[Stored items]
===== config.mk =====
export PLATFORM = sky130hd
export DESIGN_NAME = seq_alu
export DESIGN_NICKNAME = d
export VERILOG_FILES = /design/src/rtl/seq_alu_pkg.sv /design/src/rtl/seq_alu_alu_core.sv /design/src/rtl/seq_alu.sv
export SDC_FILE = /design/constraint.sdc
export NUM_CORES = 1
export LEC_CHECK = 0
export ABC_AREA = 1
export BUFFER_PORTS_ARGS = -buffer_cell sky130_fd_sc_hd__buf_2
export CAP_MARGIN = 0
export CORE_ASPECT_RATIO = 2
export CORE_MARGIN = 4
export CORE_UTILIZATION = 23
export DETAILED_ROUTE_END_ITERATION = 8
export SYNTH_ARGS = -nofsm -noshare
export SYNTH_HDL_FRONTEND = slang
export SYNTH_SLANG_ARGS = --single-unit
export TNS_END_PERCENT = 100

===== constraint.sdc =====
create_clock -name clk -period 3.7 [get_ports clk]
set_clock_uncertainty 0.2 [all_clocks]
set_input_delay 0.37 -clock clk [delete_from_list [all_inputs] [get_ports clk]]
set_output_delay 0.37 -clock clk [all_outputs]
set_load 0.01 [all_outputs]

_Assigned task_
Across the entries above, tally the lines that contain the string "constraint" and give that figure alone.

_Exercise result_
2